Try it -- you'll like it!

(7) By David Raymond (dvdraymond) on 2021-02-11 15:45:57 in reply to 3 [link] [source]

No, with the way he opened the connection it's doing implicit transactions. So once you start doing selects, inserts, etc you have an open transaction until you explicitly commit or rollback. So his inserts are fine. Also, the timing was only done on the select part of it, and the insert time wasn't included at all.

(9) By Larry Brasfield (larrybr) on 2021-02-11 16:35:21 in reply to 7 [link] [source]

I have not done the research into Python to gainsay your claim if that is something done by its .executemany() method. But if you refer to what SQLite does, you're mistaken.

It is true that every individual statement is wrapped into a transaction, absent an already-open transaction by the SQLite library. But the automatic transactions are over once the statement executes. Otherwise, COMMITs unpaired with BEGINs would have to appear in code. They do not, at least not without error.

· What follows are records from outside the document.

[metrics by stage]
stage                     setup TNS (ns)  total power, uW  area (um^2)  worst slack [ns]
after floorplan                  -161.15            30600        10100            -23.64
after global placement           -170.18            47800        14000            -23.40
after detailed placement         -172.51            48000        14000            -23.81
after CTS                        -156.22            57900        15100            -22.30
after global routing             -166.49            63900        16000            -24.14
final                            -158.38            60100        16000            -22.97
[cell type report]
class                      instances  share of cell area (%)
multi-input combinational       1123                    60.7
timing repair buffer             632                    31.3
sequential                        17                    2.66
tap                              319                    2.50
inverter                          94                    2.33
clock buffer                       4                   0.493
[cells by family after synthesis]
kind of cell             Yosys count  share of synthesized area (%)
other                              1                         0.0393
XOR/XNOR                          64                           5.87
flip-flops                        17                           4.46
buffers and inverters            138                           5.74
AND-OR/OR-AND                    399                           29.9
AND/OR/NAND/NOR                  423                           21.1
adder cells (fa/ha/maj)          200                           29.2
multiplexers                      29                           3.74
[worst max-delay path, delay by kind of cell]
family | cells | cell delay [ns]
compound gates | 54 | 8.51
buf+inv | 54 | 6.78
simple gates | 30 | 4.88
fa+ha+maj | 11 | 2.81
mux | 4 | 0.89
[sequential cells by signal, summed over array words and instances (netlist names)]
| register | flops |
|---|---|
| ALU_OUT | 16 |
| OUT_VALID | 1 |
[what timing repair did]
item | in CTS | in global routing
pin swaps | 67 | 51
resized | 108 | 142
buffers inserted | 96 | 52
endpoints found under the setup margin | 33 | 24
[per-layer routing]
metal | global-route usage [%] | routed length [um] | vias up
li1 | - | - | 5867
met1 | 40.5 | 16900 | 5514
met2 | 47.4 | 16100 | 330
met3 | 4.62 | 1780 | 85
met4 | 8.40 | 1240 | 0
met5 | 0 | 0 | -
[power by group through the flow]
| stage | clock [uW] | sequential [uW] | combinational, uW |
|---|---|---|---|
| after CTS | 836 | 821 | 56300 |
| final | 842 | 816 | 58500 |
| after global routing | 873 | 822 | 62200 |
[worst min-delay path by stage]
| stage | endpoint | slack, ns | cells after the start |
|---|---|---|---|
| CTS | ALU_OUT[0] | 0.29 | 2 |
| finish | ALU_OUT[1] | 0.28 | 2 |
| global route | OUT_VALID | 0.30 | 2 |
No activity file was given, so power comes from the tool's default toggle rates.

(10) By David Raymond (dvdraymond) on 2021-02-11 16:42:31 in reply to 9 [link] [source]

Python's default sqlite3 module is the part that does the implicit transaction stuff I'm talking about, yes.

I'm not referring to the SQLite C library/API/etc itself.

(15.1) By Simon Slavin (slavin) on 2021-02-12 15:29:25 edited from 15.0 in reply to 1 [link] [source]

Various posters to this thread have excellently covered the amount of time taken by software. You asked about a difference between the amount of time your computer took, and the amount of time one of the responder's computers took.

SQLite is fast and efficient and most of the time it takes is taken in storage access – reading and writing files. If two computers execute SQLite APIs at different speeds the cause is usually hardware operating as designed. This is taken up by, among other things,

  • speed of storage (hard disk rotation speed, spinning rust or SSD)
  • number and sizes of caches (application cache, OS cache, storage subsystem cache)
  • whether other apps are accessing storage, thus busting the caches
  • how much CPU the database app is able to use (what other processes are doing)
  • how efficient the OS is at handing the database app's requirements

As an example, a recent bug in Lenovo's System Update application for Windows, which runs in the background, caused it to use 6% of available CPU in a typical windows installation all the time the computer is working. You wouldn't find this problem by profiling your database program.

So don't worry if someone else's computer is faster than yours. Unless your computer isn't working fast enough to make your program useful, in which case use a dedicated computer with a simple OS and storage setup.